Authors (including presenting author) :
KW Mak (1), SY Wong (1), CK Cheng (1), WY Wong (1), KY Cheng (1), MC Woo (1), YY Chan (1)
Affiliation :
(1) Department of Medicine and Rehabilitation
Introduction :
Death is inevitable and often unveils anxiety, causing despair, unspoken goodbyes and prolonged suffering for patients and their families. Futile aggressive interventions at the end-of-life jeopardize patient’s dignity and peace. A pilot End-of-Life (EOL) Care Program was launched to enhance end-of-life experiences, facilitate open discussions about death and foster a dignified transition for patients and their loved ones.
Objectives :
* Recognizing death as natural part of life.
* Promoting comfort and dignity.
* Enabling informed decision-making.
* Offering physical-psychological-social-spiritual support.
* Facilitating home or community care when appropriate.
Methodology :
The program was implemented in two geriatric beds of Tung Wah Eastern Hospital, supported by an interdisciplinary team comprising geriatrician, palliative care specialist, nurses, physiotherapists, occupational therapists, social workers, clinical psychologists, and chaplains. The program targets inpatients with life expectancy less than one month.
Referrals are initiated by clinicians based on established criteria. Suitable cases are transferred to designated wards for EOL care. Patients are co-cared by geriatrician and palliative care physician skilled in managing frail patients and distressing somatic symptoms. Biopsychosocial needs are monitored and documented by nursing staff using standardized forms.
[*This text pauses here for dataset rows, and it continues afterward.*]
===== config.mk =====
export PLATFORM = sky130hd
export DESIGN_NAME = lcd_static_driver
export DESIGN_NICKNAME = d
export VERILOG_FILES = /design/src/rtl/lcd_drv_pkg.sv /design/src/rtl/lcd_bp_gen.sv /design/src/rtl/lcd_digit_dec.sv /design/src/rtl/lcd_seg_drive.sv /design/src/rtl/lcd_static_driver.sv
export SDC_FILE = /design/constraint.sdc
export NUM_CORES = 1
export LEC_CHECK = 0
export CAP_MARGIN = 20
export CORE_UTILIZATION = 45
export CTS_BUF_LIST = sky130_fd_sc_hd__clkbuf_2
export DETAILED_ROUTE_END_ITERATION = 6
export MAX_ROUTING_LAYER = met4
export PLACE_DENSITY = 0.7
export SYNTH_ARGS = -nofsm -noshare
export SYNTH_HDL_FRONTEND = slang
export SYNTH_SLANG_ARGS = --single-unit

===== constraint.sdc =====
create_clock -name clk -period 4.3 [get_ports clk]
set_clock_uncertainty 0.2 [all_clocks]
set_input_delay 0.43 -clock clk [delete_from_list [all_inputs] [get_ports clk]]
set_output_delay 0.43 -clock clk [all_outputs]
set_load 0.005 [all_outputs]
==> src/rtl/adc_seq_pkg.sv <==
package adc_seq_pkg;
    typedef enum logic [1:0] {
        PH_IDLE  = 2'd0,
        PH_HOLD  = 2'd1,
        PH_ISSUE = 2'd2,
        PH_WAIT  = 2'd3
    } phase_e;
endpackage

==> src/rtl/adc_trig_sync.sv <==
module adc_trig_sync #(
    parameter int STAGES = 2
) (
    input  logic clk,
    input  logic rst_n,
    input  logic async_in,
    output logic rise
);
    logic [STAGES:0] pipe_d, pipe_q;

    always_comb begin
        pipe_d = {pipe_q[STAGES-1:0], async_in};
    end

    always_ff @(posedge clk or negedge rst_n) begin
        if (!rst_n) pipe_q <= '0;
        else        pipe_q <= pipe_d;
    end

    // edge seen once the synchronized level rises
    assign rise = pipe_q[STAGES-1] & ~pipe_q[STAGES];
endmodule

==> src/rtl/adc_ch_pick.sv <==
module adc_ch_pick #(
    parameter int NCH = 8,
    parameter int CHW = $clog2(NCH)
) (
    input  logic [NCH-1:0] mask,
    input  logic           from_start,
    input  logic [CHW-1:0] after,
    output logic           found,
    output logic [CHW-1:0] idx
);
    // lowest enabled channel, either overall or strictly above 'after'
    always_comb begin
        found = 1'b0;
        idx   = '0;
        for (int i = NCH - 1; i >= 0; i--) begin
            if (mask[i] && (from_start || i > int'(after))) begin
                found = 1'b1;
                idx   = CHW'(i);
            end
        end
    end
endmodule

==> src/rtl/adc_result_bank.sv <==
module adc_result_bank #(
    parameter int NCH = 8,
    parameter int DW  = 12,
    parameter int CHW = $clog2(NCH)
) (
    input  logic              clk,
    input  logic              rst_n,
    input  logic              we,
    input  logic [CHW-1:0]    waddr,
    input  logic [DW-1:0]     wdata,
    output logic [NCH*DW-1:0] rd_all
);
    for (genvar g = 0; g < NCH; g++) begin : g_slot
        logic [DW-1:0] val_d, val_q;
        always_comb begin
            val_d = val_q;
            if (we && waddr == CHW'(g)) val_d = wdata;
        end
        always_ff @(posedge clk or negedge rst_n) begin
            if (!rst_n) val_q <= '0;
            else        val_q <= val_d;
        end
        assign rd_all[g*DW +: DW] = val_q;
    end
endmodule

==> src/rtl/adc_scan_seq.sv <==
module adc_scan_seq
    import adc_seq_pkg::*;
#(
    parameter int NCH = 8,
    parameter int NSH = 3,
    parameter int DW  = 12,
    parameter int CW  = 8
) (
    input  logic              clk,
    input  logic              rst_n,
    input  logic              sw_set,
    input  logic              sw_clr,
    input  logic              sync_trig,
    input  logic              async_trig,
    input  logic [NCH-1:0]    ch_en,
    input  logic [NSH-1:0]    sh_sel,
    input  logic [CW-1:0]     sh_cycles,
    input  logic              irq_en,
    output logic              run,
    output logic              sh_phase,
    output logic [NSH-1:0]    sh_sample,
    output logic              cnv_start,
    output logic [$clog2(NCH)-1:0] cnv_ch,
    output logic              cnv_use_sh,
    input  logic              cnv_done,
    input  logic [DW-1:0]     cnv_data,
    output logic              scan_irq,
    output logic [NCH*DW-1:0] res_all
);
    localparam int CHW = $clog2(NCH);

    typedef struct packed {
        phase_e         ph;
        logic           run;
        logic [CW-1:0]  cnt;
        logic [CHW-1:0] ch;
        logic           irq;
    } seq_t;

    seq_t s_d, s_q;

    logic           async_rise;
    logic           pick_ok;
    logic [CHW-1:0] pick_idx;
    logic           wr_en;
    logic [CW-1:0]  hold_last;
    logic           slot_sh;

    adc_trig_sync #(.STAGES(2)) u_sync (
        .clk      (clk),
        .rst_n    (rst_n),
        .async_in (async_trig),
        .rise     (async_rise)
    );

    adc_ch_pick #(.NCH(NCH), .CHW(CHW)) u_pick (
        .mask       (ch_en),
        .from_start (s_q.ph == PH_HOLD),
        .after      (s_q.ch),
        .found      (pick_ok),
        .idx        (pick_idx)
    );

    adc_result_bank #(.NCH(NCH), .DW(DW), .CHW(CHW)) u_bank (
        .clk    (clk),
        .rst_n  (rst_n),
        .we     (wr_en),
        .waddr  (s_q.ch),
        .wdata  (cnv_data),
        .rd_all (res_all)
    );

    assign hold_last = (sh_cycles == '0) ? '0 : sh_cycles - 1'b1;

    always_comb begin
        slot_sh = 1'b0;
        for (int i = 0; i < NSH; i++) begin
            if (s_q.ch == CHW'(i)) slot_sh = sh_sel[i];
        end
    end

    always_comb begin
        s_d     = s_q;
        s_d.irq = 1'b0;
        wr_en   = 1'b0;

        if (sw_clr)                               s_d.run = 1'b0;
        else if (sw_set || sync_trig || async_rise) s_d.run = 1'b1;

        if (s_q.ph != PH_IDLE && !s_q.run) begin
            s_d.ph = PH_IDLE;
        end else begin
            case (s_q.ph)
                PH_IDLE: begin
                    if (s_q.run && ch_en != '0) begin
                        s_d.ph  = PH_HOLD;
                        s_d.cnt = '0;
                    end
                end
                PH_HOLD: begin
                    if (s_q.cnt >= hold_last) begin
                        if (pick_ok) begin
                            s_d.ph = PH_ISSUE;
                            s_d.ch = pick_idx;
                        end else begin
                            s_d.ph = PH_IDLE;
                        end
                    end else begin
                        s_d.cnt = s_q.cnt + 1'b1;
                    end
                end
                PH_ISSUE: s_d.ph = PH_WAIT;
                PH_WAIT: begin
                    if (cnv_done) begin
                        wr_en = 1'b1;
                        if (pick_ok) begin
                            s_d.ph = PH_ISSUE;
                            s_d.ch = pick_idx;
                        end else begin
                            s_d.ph  = PH_HOLD;
                            s_d.cnt = '0;
                            s_d.irq = irq_en;
                        end
                    end
                end
                default: s_d.ph = PH_IDLE;
            endcase
        end
    end

    always_ff @(posedge clk or negedge rst_n) begin
        if (!rst_n) begin
            s_q.ph  <= PH_IDLE;
            s_q.run <= 1'b0;
            s_q.cnt <= '0;
            s_q.ch  <= '0;
            s_q.irq <= 1'b0;
        end else begin
            s_q <= s_d;
        end
    end

    assign run        = s_q.run;
    assign sh_phase   = (s_q.ph == PH_HOLD);
    assign sh_sample  = sh_phase ? sh_sel : '0;
    assign cnv_start  = (s_q.ph == PH_ISSUE);
    assign cnv_ch     = s_q.ch;
    assign cnv_use_sh = (s_q.ph == PH_ISSUE || s_q.ph == PH_WAIT) && slot_sh;
    assign scan_irq   = s_q.irq;
endmodule

==> config.mk <==
export PLATFORM = sky130hd
export DESIGN_NAME = adc_scan_seq
export DESIGN_NICKNAME = d
export VERILOG_FILES = /design/src/rtl/adc_seq_pkg.sv /design/src/rtl/adc_trig_sync.sv /design/src/rtl/adc_ch_pick.sv /design/src/rtl/adc_result_bank.sv /design/src/rtl/adc_scan_seq.sv
export SDC_FILE = /design/constraint.sdc
export NUM_CORES = 1
export LEC_CHECK = 0
export CAP_MARGIN = 20
export CORE_MARGIN = 1
export CORE_UTILIZATION = 52
export DETAILED_ROUTE_END_ITERATION = 12
export GPL_ROUTABILITY_DRIVEN = 1
export PLACE_DENSITY = 0.86
export SYNTH_ARGS = -nofsm -noshare
export SYNTH_HDL_FRONTEND = slang
export SYNTH_HIERARCHICAL = 1
export SYNTH_SLANG_ARGS = --single-unit
==> constraint.sdc <==
create_clock -name clk -period 4.9 [get_ports clk]
set_input_delay 0.98 -clock clk [delete_from_list [all_inputs] [get_ports clk]]
set_output_delay 0.98 -clock clk [all_outputs]
set_load 0.03 [all_outputs]
## After elaboration in Yosys (flattened, before gate mapping)

Cells that the tools add are included.

| storage, ports and cells | value |
|---|---|
| register bits | 114 |
| latch bits | 0 |
| memory bits (writable) | 0 |
| bits in read-only memories | 0 |
| output and inout port bits | 107 |
| memories kept | 0 |

| cells by class | value |
|---|---|
| add/sub/neg operators | 2 |
| multipliers | 0 |
| div/mod/pow operators | 0 |
| magnitude comparators | 8 |
| eq/ne operators | 18 |
| shift operators | 0 |
| multiplexer cells | 44 |
| bitwise gates (word level) | 3 |
| reductions and logical operators | 41 |

Operator list:

| kind | count |
|---|---|
| 3-bit two-way mux | 11 |
| 8-bit two-way mux | 4 |
| 8-bit case mux with 3 select lines | 1 |
| 1-bit logical AND | 19 |
| 1-bit two-way mux | 19 |
| 3-bit == test (second input constant) | 4 |
| 3-bit greater-than comparator (first input constant) | 4 |
| 12-bit two-way mux | 1 |
| 2-bit two-way mux | 6 |
| 1-bit logical OR | 10 |
| 8-bit by 1-bit adder with 8-bit output (second input constant) | 1 |
| 8-bit >= comparator | 1 |
| 8-bit zero test | 1 |
| 2-bit != test (second input constant) | 4 |
| 2-bit case mux with 4 select lines | 1 |
| 8-bit nonzero test | 1 |
| 8-bit by 1-bit subtractor with 8-bit output (second input constant) | 1 |
| 3-bit by 2-bit == test with 1-bit output (second input constant) | 2 |
| 2-bit by 3-bit greater-than comparator with 1-bit output (first input constant) | 2 |
| 3-bit != test (second input constant) | 2 |
| 3-bit case mux with 2 select lines | 1 |
| 6-bit AND reduction | 1 |
| 2-bit nonzero test | 3 |
| 2-bit == test (second input constant) | 2 |
| other kinds (13) | 14 |

## Logic depth before layout (Yosys ltp)

| logic depth | value |
|---|---|
| depth after elaboration | 15 |
| mapped depth | 12 |
| gate-level depth less buffers | 12 |

## By module

The synthesis kept the hierarchy.

By module, submodules not included:

| module | times used | cells each | area each (um^2) |
|---|---|---|---|
| adc_result_bank | 1 | 208 | 3659.8 |
| adc_scan_seq | 1 | 138 | 1233.7 |
| adc_ch_pick | 1 | 38 | 281.5 |
| adc_trig_sync | 1 | 4 | 88.8 |

## Worst setup path before layout

OpenSTA, ideal clock, no wires.

| timing path | value |
|---|---|
| path type | input -> register |
| from | input sh_cycles[0] |
| to | register s_q[9] in the netlist's numbering |
| library setup time | 0.069 ns |
| arrival time | 3.556 ns |
| data required time | 4.831 ns |
| slack | 1.274 ns |
| cell stages on the path | 12 |
| buffers on the path | 0 |
| cells stage by stage | inv_1 ha_1 nor2b_1 nand3b_1 or3_1 and2_1 ha_1 nand2b_4 a2111oi_4 o31ai_2 or4_1 nand3_1 |

| on the way | value |
|---|---|
| longest elaborated chain between the ends | 5 |

Ends and longest elaborated chain:

| element | line | RTL |
|---|---|---|
| from (decl) | adc_scan_seq.sv:17 | `input logic [CW-1:0] sh_cycles,` |
| 8-bit by 1-bit subtractor with 8-bit output / 8-bit zero test (equally long branches) | adc_scan_seq.sv:73 | `assign hold_last = (sh_cycles == '0) ? '0 : sh_cycles - 1'b1;` |
| 8-bit two-way mux * | adc_scan_seq.sv:73 |  |
| 8-bit >= comparator * | adc_scan_seq.sv:101 | `if (s_q.cnt >= hold_last) begin` |
| 2-bit != test (no source line) * | -- |  |
| 6-bit AND reduction (no source line) * | -- |  |
| to (decl) | adc_scan_seq.sv:40 | `seq_t s_d, s_q;` |

Every way passes the cells marked *; elsewhere a longest branch is shown, timed or not.
A chain may end at the register's enable or synchronous reset.

## Worst setup path after layout

Same ends and word-level chain as after synthesis.

==> results.md <==
Clocking:
- The number of hold buffers added after cts is 0.
- After clock tree synthesis, the clock-pin slew on the worst setup and hold paths is 0.05 ns.
- The tree is rooted in a sky130_fd_sc_hd__clkbuf_8.
- The number of setup buffers added after CTS is 0.
- In this run, CTS created clock tree buffers numbering 17.
- The clock passes through at most 2 buffers.
- The H-tree was split into 4 levels.
- The number of sinks handled by clock tree synthesis is 114.
- The clock tree from TritonCTS is built.
- The latest clock arrival within the worst-skew pair is 0.51 ns.
- The number of resized instances in the post-cts repair step is 0.

Floorplan:
- The die is 103 microns wide.
- The number of top-level pins is 146.
- The initial core utilization is 53.9%.
- The die covers 10500 sq um.
- The total area inside the core boundary comes to 9770 sq um.
- The vertical die dimension is 103 microns.
- In this run the core area contains 36 standard-cell rows.

Timing:
- The number of pins with negative max-slew slack in the final report is 0.
- The slew at the pin closest to its max-slew limit is 1.04 ns.
- Summed over all failing endpoints, the final setup total negative slack is 0 ns.
- The minimum period implied by the final worst setup slack is 3.85 ns.
- The number of setup violations in the final report is 0.
- The headroom to the max-slew limit is 30.5%.
- The maximum frequency from static timing analysis is 0.259 GHz.
- Setup repair after global routing left no endpoint under its margin.
- The number of hold violations in the final report is 0.
- The clock skew after layout is 0.00415 ns.
- The worst path uses 78.6% of the clock period.

Place:
- The post-DP HPWL is 8.65 mm.
- The final weighted congestion in routability-driven placement is 0.805.
- The port buffer count is 145.

Min path:
- The worst hold path belongs to the class flop to flop.
- The instance count along the most critical hold path is 0.
- The launch instance of the worst min-delay path is u_sync/pipe_q[0]$_DFF_PN0_.
- The endpoint of the worst hold-timing path is u_sync/pipe_q[1]$_DFF_PN0_.

Worst setup path:
- The setup path with the least slack is of type input port to flop.
- The source of the worst register-to-register timing path is s_q[14]$_DFFE_PN0P_.
- Among the stages of the critical path, the cell type that occurs most often is sky130_fd_sc_hd__ha_1.
- Traced cell by cell, the critical path runs through clkdlybuf4s50_1 -> inv_1 -> ha_1 -> nor2b_1 -> nand3b_1 -> or3_1 -> and2_1 -> ha_1 -> nand2b_4 -> a2111oi_4 -> o31ai_2 -> or4_1 -> nand3_1.
- For the worst setup path, the data required time is 5.35 ns.
- For this run, the slowest stage of the critical path takes 0.54 ns.
- The logic depth of the worst path, buffers included is 13.
- The endpoint class of the critical path is a flop.
- For this design, the slowest cell found on the critical path is sky130_fd_sc_hd__or4_1.
- The number of buffers and inverters on the critical path is 2.
- The critical path arrival is 4.30 ns.
- The number of cells on the worst reg-to-reg path is 9.
- In this run the worst path has a maximum fanout of 9.
- The startpoint kind of the worst setup timing path is an input port.
- The cell family contributing the most delay on the critical path is simple AND/OR/NAND/NOR gates.
- The slack of the worst reg-to-reg path is 1.96 ns.
- The worst register-to-register path ends at s_q[5]$_DFFE_PN0P_.

Synthesis:
- The post-synthesis sequential area ratio is 54.2%.
- The post-synthesis cell count is 388.
- The top-area cell type share of the netlist area is 54.2%.
- The synthesized cell area is 5260 sq um.
- The synthesis-stage register bit count is 114.
- The largest area contributor in the synthesized netlist is sky130_fd_sc_hd__dfrtp_1.
- The number of nets in the synthesized netlist is 437.
- The distinct cell type count after synthesis is 54.
- Sorting the synthesized cells by area gives the leading types as sky130_fd_sc_hd__dfrtp_1 (54%), sky130_fd_sc_hd__mux2_2 (21%), sky130_fd_sc_hd__ha_1 (2.4%).
- The post-synthesis area per instance is 13.6 sq um.
- The count of synthesis-stage warnings from yosys is 6.

Drt:
- After the first detailed-routing iteration, the DRC count stood at 161.
- The number of vias in the routed layout is 3783.
- For this block, the routed nets add up to 13.4 mm of wire.
- After detailed routing, the number of vias per cell comes to 5.53.
- The total DRC errors in the routed layout is 0.
- The final antenna-violating net count is 0.
- The number of search-and-repair iterations in the first detailed-routing pass is 4.
- The final routed wire length divided by cell count is 19.6 microns.

Global routing:
- The pin count of the biggest net entering global routing is 78.
- The number of global-route vias before repair is 4037.
- For this run the aggregate overflow at the end of global routing stands at 0.
- The total global-route track usage is 26.9%.
- The first global-routing pass estimated 20.7 mm of wire.
- The number of antenna violations at the first check in global routing was 0.

Final layout:
- The final layout contains 587 nets.
- In the final layout, the share of cells above drive strength 1 is 26.7%.
- The number of antenna diodes in the final layout is 0.
- Compared with the post-synthesis result, the final layout area differs by 39.0%.

Power:
- The leakage power of the design is 3.47 nW.
- The total power draw is 0.00265 W.
- The maximum vdd ir drop is 0.346 mV.
- The power density over the cells is 362 nW/um^2.

Outcome:
- The run finished with clean final reports.

Job:
- Across the run, the number of max-cap violations was 0.
-- metrics by stage --
step                      cells  hold slack (ns)  setup WS [ns]  cell area, sq um  utilization (%)
after floorplan             388            0.331           1.27              5260                -
after global placement      652            0.334          0.656              6760             69.1
after detailed placement    652            0.342          0.557              6760             69.1
after CTS                   684            0.353           1.05              7320             74.9
after global routing        684            0.369          0.735              7320             74.9
final                       684            0.349           1.05              7320             74.9
-- Yosys cell counts (all sizes together) --
library cell / instances
a2111oi: 1
a211o: 5
a21oi: 13
a22oi: 1
and2: 5
and2b: 2
and3: 5
and3b: 2
and4bb: 3
buf: 16
dfrtp: 114
ha: 10
inv: 7
mux2: 99
mux2i: 4
nand2: 22
nand2b: 5
nand3: 4
nand3b: 3
nand4: 3
nand4b: 3
nor2: 8
nor2b: 9
nor3: 4
nor3b: 2
nor4: 5
nor4b: 4
o2111a: 1
o211a: 2
o211ai: 2
o21a: 2
o21ai: 8
o22a: 3
o22ai: 2
o31a: 1
o31ai: 3
or3: 1
or4: 1
xnor2: 1
xor2: 2
-- final cells by class --
| class | count | area, sq um |
|---|---|---|
| fill | 635 | 2460 |
| clock inverter | 4 | 45.0 |
| inverter | 7 | 26.3 |
| multi-input combinational | 251 | 2250 |
| clock buffer | 28 | 515 |
| sequential | 114 | 2850 |
| tap | 133 | 166 |
| timing repair buffer | 147 | 1460 |
-- layer usage --
layer	global-route usage, %	up-vias	wire, microns
met5	0	-	0
met4	8.35	0	180
met3	12.8	21	1270
met2	45.1	147	6690
met1	30.4	1902	5260
li1	-	1713	-
-- how the worst max path moves through the flow --
stage               slack [ns]    startpoint                    end
floorplan                 1.27  sh_cycles[0]     s_q[9]$_DFFE_PN0P_
global placement          0.66  sh_cycles[0]  cnv_ch[0]$_DFFE_PN0P_
detailed placement        0.56  sh_cycles[0]  cnv_ch[1]$_DFFE_PN0P_
CTS                       1.05  sh_cycles[0]  cnv_ch[1]$_DFFE_PN0P_
global route              0.74  sh_cycles[0]  cnv_ch[1]$_DFFE_PN0P_
finish                    1.05  sh_cycles[0]     s_q[9]$_DFFE_PN0P_
-- cell families after synthesis --
group / Yosys count / synth area share, %
muxes: 103 / 21.9
buffers and inverters: 23 / 3.09
AOI/OAI and AO/OA: 44 / 6.47
DFF: 114 / 54.2
and+or+nand+nor: 91 / 11.4
xor gates and xnor gates: 3 / 0.499
adders and majority gates: 10 / 2.38
-- sequential cells by signal, indices dropped and copies added (netlist names) --
name / count
run: 1
s_q: 10
scan_irq: 1
u_sync/pipe_q: 3
cnv_ch: 3
u_bank/g_slot.val_q: 96
-- power by group --
part	internal [W]	switching (W)	total, W
clock	0.000751	0.000397	0.00115
combinational	0.000206	0.000217	0.000423
sequential	0.000983	0.0000925	0.00108
-- cells in the final DEF (no fill, tap or decap), types with 3 or more instances in the layout --
cell	Yosys	layout
sky130_fd_sc_hd__clkdlybuf4s50_1	0	144
sky130_fd_sc_hd__dfrtp_1	114	114
sky130_fd_sc_hd__mux2_2	99	99
sky130_fd_sc_hd__nand2_1	22	22
sky130_fd_sc_hd__clkbuf_16	0	16
sky130_fd_sc_hd__a21oi_1	12	12
sky130_fd_sc_hd__ha_1	10	10
sky130_fd_sc_hd__nor2b_1	8	8
sky130_fd_sc_hd__nor2_1	8	8
sky130_fd_sc_hd__o21ai_0	7	7
sky130_fd_sc_hd__inv_1	7	7
sky130_fd_sc_hd__clkbuf_8	0	7
sky130_fd_sc_hd__and2_1	5	5
sky130_fd_sc_hd__nor4_1	5	5
sky130_fd_sc_hd__a211o_1	5	5
sky130_fd_sc_hd__clkbuf_1	0	5
sky130_fd_sc_hd__nor3_1	4	4
sky130_fd_sc_hd__mux2i_1	4	4
sky130_fd_sc_hd__nand3_1	4	4
sky130_fd_sc_hd__and3_1	4	4
sky130_fd_sc_hd__nand4_1	3	3
sky130_fd_sc_hd__nor4b_1	3	3
sky130_fd_sc_hd__clkinv_2	0	3
sky130_fd_sc_hd__buf_4	10	3
sky130_fd_sc_hd__and4bb_4	3	3
sky130_fd_sc_hd__nand4b_1	3	3
(Power assumes the default switching activity.)
--- src/rtl/cme_engine.sv ---
module cme_engine
   import cme_pkg::*;
#(
   parameter int ADDR_W     = 40,
   parameter int DATA_W     = 64,
   parameter int LINE_BYTES = 64
) (
   input  logic              clk,
   input  logic              rst_n,
   input  logic              reg_wr_en,
   input  logic [4:0]        reg_addr,
   input  logic [63:0]       reg_wdata,
   output logic [63:0]       reg_rdata,
   output logic              mnt_valid,
   input  logic              mnt_ready,
   output logic [39:0]       mnt_addr,
   output logic [1:0]        mnt_mode
);
   generate
      if (DATA_W != 64 || ADDR_W != 40 || ADDR_W > DATA_W) begin : g_bad_cfg
         $error("port widths are fixed at 64-bit data and 40-bit address");
      end
   endgenerate

   logic [ADDR_W-1:0] first_q, stop_q;
   cme_op_e           op_q;
   logic              launch, busy;

   cme_regs #(.ADDR_W(ADDR_W), .DATA_W(DATA_W)) u_regs (
      .clk     (clk),
      .rst_n   (rst_n),
      .wr_en   (reg_wr_en),
      .addr    (reg_addr),
      .wdata   (reg_wdata),
      .rdata   (reg_rdata),
      .busy_i  (busy),
      .first_q (first_q),
      .stop_q  (stop_q),
      .op_q    (op_q),
      .launch  (launch)
   );

   cme_walker #(.ADDR_W(ADDR_W), .LINE_BYTES(LINE_BYTES)) u_walker (
      .clk     (clk),
      .rst_n   (rst_n),
      .launch  (launch),
      .first_i (first_q),
      .stop_i  (stop_q),
      .op_i    (op_q),
      .busy_o  (busy),
      .m_valid (mnt_valid),
      .m_ready (mnt_ready),
      .m_addr  (mnt_addr),
      .m_mode  (mnt_mode)
   );

   // busy drops only through a handshake
   p_busy_drop_r7: assert property (@(posedge clk) disable iff (!rst_n)
      $fell(mnt_valid) |-> $past(mnt_ready));
endmodule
The team facilitates advance care planning discussion, provides symptom management, and offers support to families.
Stable patients may discharge with community resources and home support, such as JCECC and the CGAT EOL team. For patients passing away in the hospital, relatives are provided with condolence cards and funeral information, with follow-up calls and caregiver satisfaction questionnaire conducted in one month.
Result & Outcome :
From May to December 2024, referrals of 4 male and 8 female patients were received, among which 1 male and 3 female patients were recruited to the EOL care bed and passed away. The remaining were not recruited due to unavailability of beds or relatives’ refusal.
Caregiver satisfaction questionnaires were conducted with 2 female and 2 male relatives of the 4 deceased patients respectively. Notably, 1 patient had an advance care planning prior to recruitment, and none had advance directives in place.
Caregiver satisfaction scores range from 4.5 to 5.0 out of maximum of 5, highlighting caregivers’ recognition towards the compassionate care, symptom relief management, and effective communication under the program.
In conclusion, The EOL Care Program facilitates patients to pass away with dignity and peace, enabling meaningful farewells and transforming the end-of-life experience into compassion and closure.